About us
Facility Staff
Roman Krawetz, PhD
Director
Dr. Roman Krawetz is an Associate Professor in the Department of Cell Biology & Anatomy whose research is focused on understanding the mechanisms regulating the interaction between inflammation and stem cell mediated cartilage repair and develop novel diagnostic & prognostic assessments of OA.
Ranjan Maity, PhD
Facility Manager
Ranjan has obtained his PhD in Cellular and Molecular Biology from University of Laval in 2014. He has joined as postdoctoral researcher in Dr. Nizar Bahlis’s Lab in University of Calgary and where he was actively involved in clinical research for immunotherapy and CAR T cell therapy in Multiple Myeloma disease. Ranjan has joined Flow Cytometry facility manager in 2022, he has expertise in characterization (T cell Exhaustion, Checkpoint Inhibitor, Activation) of T cells and CAR T cells by Flow Cytometry, Ranjan is also involved in data analysis, cell sorting, instrument calibration, troubleshooting, panel designing and user training.
Yiping Liu, PhD
Senior Technician
Yiping obtained an MD in China in 1988, and a PhD in Cell Biology at Peking University in 1997. After a 2-year postdoc at the University of Wisconsin, she moved to UofC to manage Jan Storek’s lab. It was here she gained extensive experience in Flow Cytometry. Yiping joined the Flow Cytometry Facility in 2010 and is now our resident expert in Flow Cytometry analysis, panel designing and cell sorting. She knows every instrument in our facility, inside and out, and is highly proficient in instrument troubleshooting.
Background
About the facility
What is Flow Cytometry?
Flow cytometry is a method of assessing the molecular phenotype and physical characteristics of single cells and small particles as they pass through the pathway of either a single laser or multiple lasers. The expression of proteins can be interrogated using fluorescently labelled antibodies and the transcriptional expression of reporter genes that utilize fluorescent proteins can be detected directly.
Applications
- Immunophenotyping and expression analyses
- Cell cycle, proliferation & apoptosis analyses
- Fluorescence-activated cell sorting
- Small particle analysis
Fluorescence-activated cell sorting (FACS)

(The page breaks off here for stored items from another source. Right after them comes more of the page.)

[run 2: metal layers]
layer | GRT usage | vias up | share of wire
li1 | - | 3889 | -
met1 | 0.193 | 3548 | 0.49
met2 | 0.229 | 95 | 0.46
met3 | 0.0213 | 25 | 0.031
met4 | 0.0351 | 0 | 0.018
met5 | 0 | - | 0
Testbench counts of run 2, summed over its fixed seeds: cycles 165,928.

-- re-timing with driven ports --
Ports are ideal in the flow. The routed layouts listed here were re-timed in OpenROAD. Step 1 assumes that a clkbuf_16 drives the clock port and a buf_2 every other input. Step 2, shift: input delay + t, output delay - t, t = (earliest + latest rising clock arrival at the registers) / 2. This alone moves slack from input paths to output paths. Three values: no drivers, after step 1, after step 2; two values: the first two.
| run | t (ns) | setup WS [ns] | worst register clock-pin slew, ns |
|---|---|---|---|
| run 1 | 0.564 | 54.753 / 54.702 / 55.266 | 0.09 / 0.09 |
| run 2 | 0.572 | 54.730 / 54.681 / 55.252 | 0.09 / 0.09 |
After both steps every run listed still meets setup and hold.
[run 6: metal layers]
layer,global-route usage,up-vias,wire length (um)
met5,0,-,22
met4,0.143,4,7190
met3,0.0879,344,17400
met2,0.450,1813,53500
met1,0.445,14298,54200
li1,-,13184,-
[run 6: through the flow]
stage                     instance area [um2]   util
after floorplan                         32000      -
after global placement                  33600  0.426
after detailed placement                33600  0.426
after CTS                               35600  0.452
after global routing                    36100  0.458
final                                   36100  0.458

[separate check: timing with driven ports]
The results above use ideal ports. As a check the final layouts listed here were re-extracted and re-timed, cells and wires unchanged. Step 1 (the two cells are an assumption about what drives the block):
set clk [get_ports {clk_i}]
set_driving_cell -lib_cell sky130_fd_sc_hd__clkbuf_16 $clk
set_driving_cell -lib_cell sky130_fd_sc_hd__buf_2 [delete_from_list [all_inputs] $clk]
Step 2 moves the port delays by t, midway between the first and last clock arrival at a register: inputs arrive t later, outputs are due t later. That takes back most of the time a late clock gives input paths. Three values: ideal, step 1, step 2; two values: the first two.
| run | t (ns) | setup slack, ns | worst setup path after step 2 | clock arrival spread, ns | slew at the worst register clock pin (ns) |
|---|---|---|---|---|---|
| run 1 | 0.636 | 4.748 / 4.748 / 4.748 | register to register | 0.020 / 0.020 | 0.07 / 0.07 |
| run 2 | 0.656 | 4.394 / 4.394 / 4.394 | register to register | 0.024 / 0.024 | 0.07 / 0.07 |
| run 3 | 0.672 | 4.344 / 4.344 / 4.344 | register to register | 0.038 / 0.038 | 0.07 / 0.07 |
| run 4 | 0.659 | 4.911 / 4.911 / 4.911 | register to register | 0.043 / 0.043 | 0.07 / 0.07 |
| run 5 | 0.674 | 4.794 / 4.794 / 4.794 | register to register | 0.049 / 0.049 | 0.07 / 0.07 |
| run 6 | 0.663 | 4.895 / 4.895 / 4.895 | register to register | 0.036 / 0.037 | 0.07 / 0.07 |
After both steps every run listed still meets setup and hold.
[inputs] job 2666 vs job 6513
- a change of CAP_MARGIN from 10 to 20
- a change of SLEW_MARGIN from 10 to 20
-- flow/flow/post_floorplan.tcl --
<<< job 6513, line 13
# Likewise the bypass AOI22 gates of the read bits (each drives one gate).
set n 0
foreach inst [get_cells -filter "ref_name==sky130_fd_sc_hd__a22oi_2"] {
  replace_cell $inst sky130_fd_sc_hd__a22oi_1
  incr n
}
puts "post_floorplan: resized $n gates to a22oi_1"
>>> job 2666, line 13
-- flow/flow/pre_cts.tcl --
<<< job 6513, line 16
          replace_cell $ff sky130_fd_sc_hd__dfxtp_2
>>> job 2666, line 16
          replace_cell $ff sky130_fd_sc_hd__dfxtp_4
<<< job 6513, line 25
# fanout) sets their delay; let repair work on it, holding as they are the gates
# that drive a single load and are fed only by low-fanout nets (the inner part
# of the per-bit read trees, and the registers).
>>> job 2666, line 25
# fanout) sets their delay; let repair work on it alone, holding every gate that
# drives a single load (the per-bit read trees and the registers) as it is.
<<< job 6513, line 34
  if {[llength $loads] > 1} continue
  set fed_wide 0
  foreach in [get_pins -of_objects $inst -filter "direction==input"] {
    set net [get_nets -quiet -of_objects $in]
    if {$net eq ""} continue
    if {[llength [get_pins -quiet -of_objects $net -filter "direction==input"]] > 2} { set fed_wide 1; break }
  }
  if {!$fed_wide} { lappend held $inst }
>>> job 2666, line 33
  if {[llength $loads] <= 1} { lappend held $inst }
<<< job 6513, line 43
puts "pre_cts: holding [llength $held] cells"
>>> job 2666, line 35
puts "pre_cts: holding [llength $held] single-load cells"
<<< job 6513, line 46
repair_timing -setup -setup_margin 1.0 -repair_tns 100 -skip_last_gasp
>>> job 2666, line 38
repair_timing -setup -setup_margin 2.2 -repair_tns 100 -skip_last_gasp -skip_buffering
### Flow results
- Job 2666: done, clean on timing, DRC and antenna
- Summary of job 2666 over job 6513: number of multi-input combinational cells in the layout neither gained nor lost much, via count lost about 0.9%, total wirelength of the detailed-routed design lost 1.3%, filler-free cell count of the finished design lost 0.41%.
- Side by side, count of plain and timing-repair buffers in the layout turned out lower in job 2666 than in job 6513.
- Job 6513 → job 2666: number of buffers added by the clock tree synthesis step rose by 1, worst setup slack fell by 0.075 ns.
From an optimization exercise on the open Yosys and OpenROAD flow, aimed at small area, a short achievable clock period and few clock cycles per item; shortcuts taken in it are not production practice. At most, simulation tests tie the RTL to the original design; equivalence was not proved. Power figures rest on the tool's default switching activity, not on a simulated workload.

T:
// mult_stream_mac
module mult_stream_mac #(
    parameter int DATA_WIDTH = 8,
    parameter int MAP_SIZE = 32,
    parameter int LANES = 32,
    localparam int BEATS = MAP_SIZE * MAP_SIZE / LANES,
    localparam int ACC_WIDTH = 2 * DATA_WIDTH + $clog2(BEATS)
) (
    input  logic                         clk,
    input  logic                         rst_n,
    input  logic                         mode,
    input  logic                         in_valid,
    output logic                         in_ready,
    input  logic [LANES*DATA_WIDTH-1:0]  a,
    input  logic [LANES*DATA_WIDTH-1:0]  b,
    output logic                         out_valid,
    input  logic                         out_ready,
    output logic [LANES*ACC_WIDTH-1:0]   out_data,
    output logic                         out_last
);
Size: ~1600 flip-flops, about 1200 I/O pins.
Settings: LEC_CHECK=0, CAP_MARGIN=20, CORE_MARGIN=2, CORE_UTILIZATION=40, SETUP_SLACK_MARGIN=3.6, SLEW_MARGIN=20; clock period 7.2 ns.
standard.sh (not shown) runs the stock make flow with config.mk's settings and CLKGATE_MAP_FILE= SYNTH_SCRIPT=/design/flow/synth_recipe.tcl, a recipe that flattens the netlist after the stock synthesis.
==> flow/flow/run.sh <==
#!/bin/bash
# The standard layout, with plain buffers (buf_1) rather than delay cells on the ports; ORFS's
# resizer sizes them afterwards as it does every cell. Each step's log is in orfs/logs/.
set -euo pipefail
bash standard.sh "BUFFER_PORTS_ARGS=-buffer_cell sky130_fd_sc_hd__buf_1" finish > standard.log 2>&1
T completed end to end with timing, DRC and antenna clean.
> inputs changed (T -> P)
==> flow/run.sh (new file) <==
#!/bin/bash
# synth_recipe.tcl (not shown) runs the flow's synth.tcl, then flattens the netlist and writes it again
# the make line also repeats each setting of config.mk as NAME=value (left out here)
make -C /OpenROAD-flow-scripts/flow DESIGN_CONFIG=/design/flow/config.mk WORK_HOME=/design/flow/orfs CLKGATE_MAP_FILE= SYNTH_SCRIPT=/design/flow/synth_recipe.tcl finish
removed: flow/flow/run.sh
removed: flow/standard.sh
Sort T and P by initial antenna violation count, ascending, and T comes first. Changes observed in P relative to T: count of non-filler cells in the finished layout now sits at about the same level, core utilization now sits higher, switching power total now sits higher.
Function was not checked in any run of this note: the RTL went through the layout flow alone.


Another version of the RTL of mult_stream_mac (not shown whole).
Size in the first run: roughly 12000 cells after synthesis, roughly 1500 flip-flops, about 0.13 mm^2 of cells after synthesis.
clock: 7.2 ns
lec_check: 0
cap_margin: 20
core_margin: 2
core_utilization: 40
setup_slack_margin: 4.0
slew_margin: 20
==> flow/flow/run.sh <==
#!/bin/bash
# The standard layout, with plain buffers (buf_1) rather than delay cells on the ports; ORFS's
# resizer sizes them afterwards as it does every cell. Each step's log is in orfs/logs/.
set -euo pipefail
bash standard.sh "BUFFER_PORTS_ARGS=-buffer_cell sky130_fd_sc_hd__buf_1" finish > standard.log 2>&1
Testbench counts at the start, summed over its fixed seeds: cycles 4,112, items 4,096.
Then changed:
- ABC_AREA: default -> 1
- SETUP_SLACK_MARGIN: 4.0 -> 3.6
Effect: The new run produced a clean layout; synthesized cell count rises by 27%; fmax falls by 2.5%; cell count rises by 13%; non-clock buffer count falls by 639; area after synthesis rises by 4.9%; die area rises by 4.8%.
Then changed:
- ABC_AREA: 1 -> default
- TNS_END_PERCENT: default -> 30
=>
- The new run ran to the end with no violations
- global-route usage is lower by 0.63 points
- cell count is lower by 14%
- sequential share of layout area is higher by 0.41 points
- clock skew is higher by 4.9 ps
- core utilization is higher by 1.5 points
- wire length is lower by 5.8%
- area after synthesis is lower by 4.6%
- clock power is lower by about 5%
- die area is lower by 4.6%
- power is higher by 3.8%
- setup slack got worse by 86 ps


Setup of lane 1:
mult_stream_mac again, from the RTL that the note above started with.
clock: 7.2 ns
lec_check: 0
cap_margin: 20
core_margin: 2
core_utilization: 40
cts_buf_list: sky130_fd_sc_hd__clkbuf_4 sky130_fd_sc_hd__clkbuf_8
setup_slack_margin: 3.6
slew_margin: 20
Scripts as last shown in full above: flow/flow/run.sh
Testbench counts of lane 1, summed over its fixed seeds: cycles 4,112, items 4,096.
--- input diff lane 1..lane 2 ---
- removing CTS_BUF_LIST (formerly sky130_fd_sc_hd__clkbuf_4 sky130_fd_sc_hd__clkbuf_8)
- setting PLACE_DENSITY to 0.8 for the first time
### Flow results
Relative to lane 1, share of the final layout cell area in multi-input gates has decreased by 0.23 points in lane 2. Lane 1 → lane 2: final-layout non-clock buffer area share higher, path length in cells of the critical path higher, via count higher. Diff lane 1 -> lane 2: multi-input gate area in the final layout has increased, clock skew has decreased, sequential share of layout area has decreased, count of clock-buffer cells in the layout has decreased, summed area of non-filler cells in the final layout has increased. Any difference in clock-cell share of area between lane 1 and lane 2 is small enough to ignore.
Inputs modified between lane 2 and lane 3:
- SETUP_SLACK_MARGIN now 3.7, was 3.6
- PLACE_DENSITY no longer set, was 0.8
Results
Delta (lane 3 minus lane 2): sequential share of cell area moved down, count of clock-buffer cells in the layout picked up an extra 26. Of lane 3 and lane 2, the run reporting the lower minimum clock period after layout was lane 3. Compared lane 3 vs lane 2, and logic gate share of total power is down in lane 3. Per the comparison of lane 3 with lane 2, pin slew with the least headroom to its limit shrank by 0.010 ns, net switching power figure went down by about 1.2%, global-route usage flat. Between lane 3 and lane 2, it is lane 3 whose longest individual stage delay on the worst path is lower, by 0.10 ns. In terms of sequential cell fraction of total power, lane 2 and lane 3 differ only marginally. Lane 2 has lower worst setup margin than lane 3. When lane 3 is measured against lane 2, its slack of the worst reg-to-reg path turns out 0.11 ns higher.

-- static timing again, ports no longer ideal --
In the flow no input, the clock included, has a driving cell. The finished layouts below were timed again as built, in two steps.
Step 1 assumes that a clkbuf_16 drives the clock port and a buf_2 every other input.
Step 2 adds t to the input delays and takes it off the output delays; t is the mean of the earliest and latest rising clock arrival at the registers after step 1. Input paths then give back, and output paths get back, about the clock's delay inside the block.
a / b / c = ideal / step 1 / step 2; a / b = the first two.
| run | t, ns | setup WS [ns] | worst setup path after step 2 | latest minus earliest clock arrival (ns) |
|---|---|---|---|---|
| T | 0.970 | 3.462 / 3.462 / 2.746 | input to register | 0.102 / 0.102 |
| P | 0.954 | 3.448 / 3.448 / 2.668 | input to register | 0.058 / 0.057 |
| the first run of note 2 | 0.962 | 3.681 / 3.681 / 2.868 | input to register | 0.086 / 0.086 |
| the second run of note 2 | 0.988 | 3.591 / 3.549 / 2.561 | input to register | 0.095 / 0.095 |
| the third run of note 2 | 0.961 | 3.505 / 3.506 / 2.545 | input to register | 0.103 / 0.103 |
| lane 1 | 1.095 | 3.597 / 3.561 / 2.467 | input to register | 0.079 / 0.079 |
| lane 2 | 0.937 | 3.516 / 3.516 / 2.611 | input to register | 0.070 / 0.070 |
| lane 3 | 0.957 | 3.628 / 3.628 / 2.702 | input to register | 0.087 / 0.087 |
After both steps setup and hold are still met in every run listed. For lane 1, which loses most, drivers alone change the setup slack by -0.036 ns; drivers and shift together by -1.130 ns.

FACS is when flow cytometry is used to sort cells into a pure population based on their molecular and/or physiological phenotype. Cells can be sorted into pure populations or at a single cell level, for a variety of downstream applications. As well as cells, we can sort nuclei and small molecules, such as extracellular vesicles.
Conventional vs. spectral cytometry
Using conventional cytometry, light emitted from fluorescent markers is fractionated using a series of dichromatic mirrors and bandpass filters, allowing light within discrete wavelengths to be sensed by detectors, such as photomultiplier tubes (PMT). Situated across the optical spectrum, these PMT convert detected light to a photocurrent that can be digitized and visualised electronically. Although this technique is very effective for use with certain fluorochromes, the scope of conventional cytometry is limited, usually by the number of detectors.
In contrast, with the use of improved optics and detector systems, spectral cytometry measures the full fluorescence emission spectra on a per-cell basis. Detectors that comprehensively cover the entire optical spectrum provide increased resolution compared with the region-specific light sampling associated with conventional cytometers, thereby reducing the need for compensation.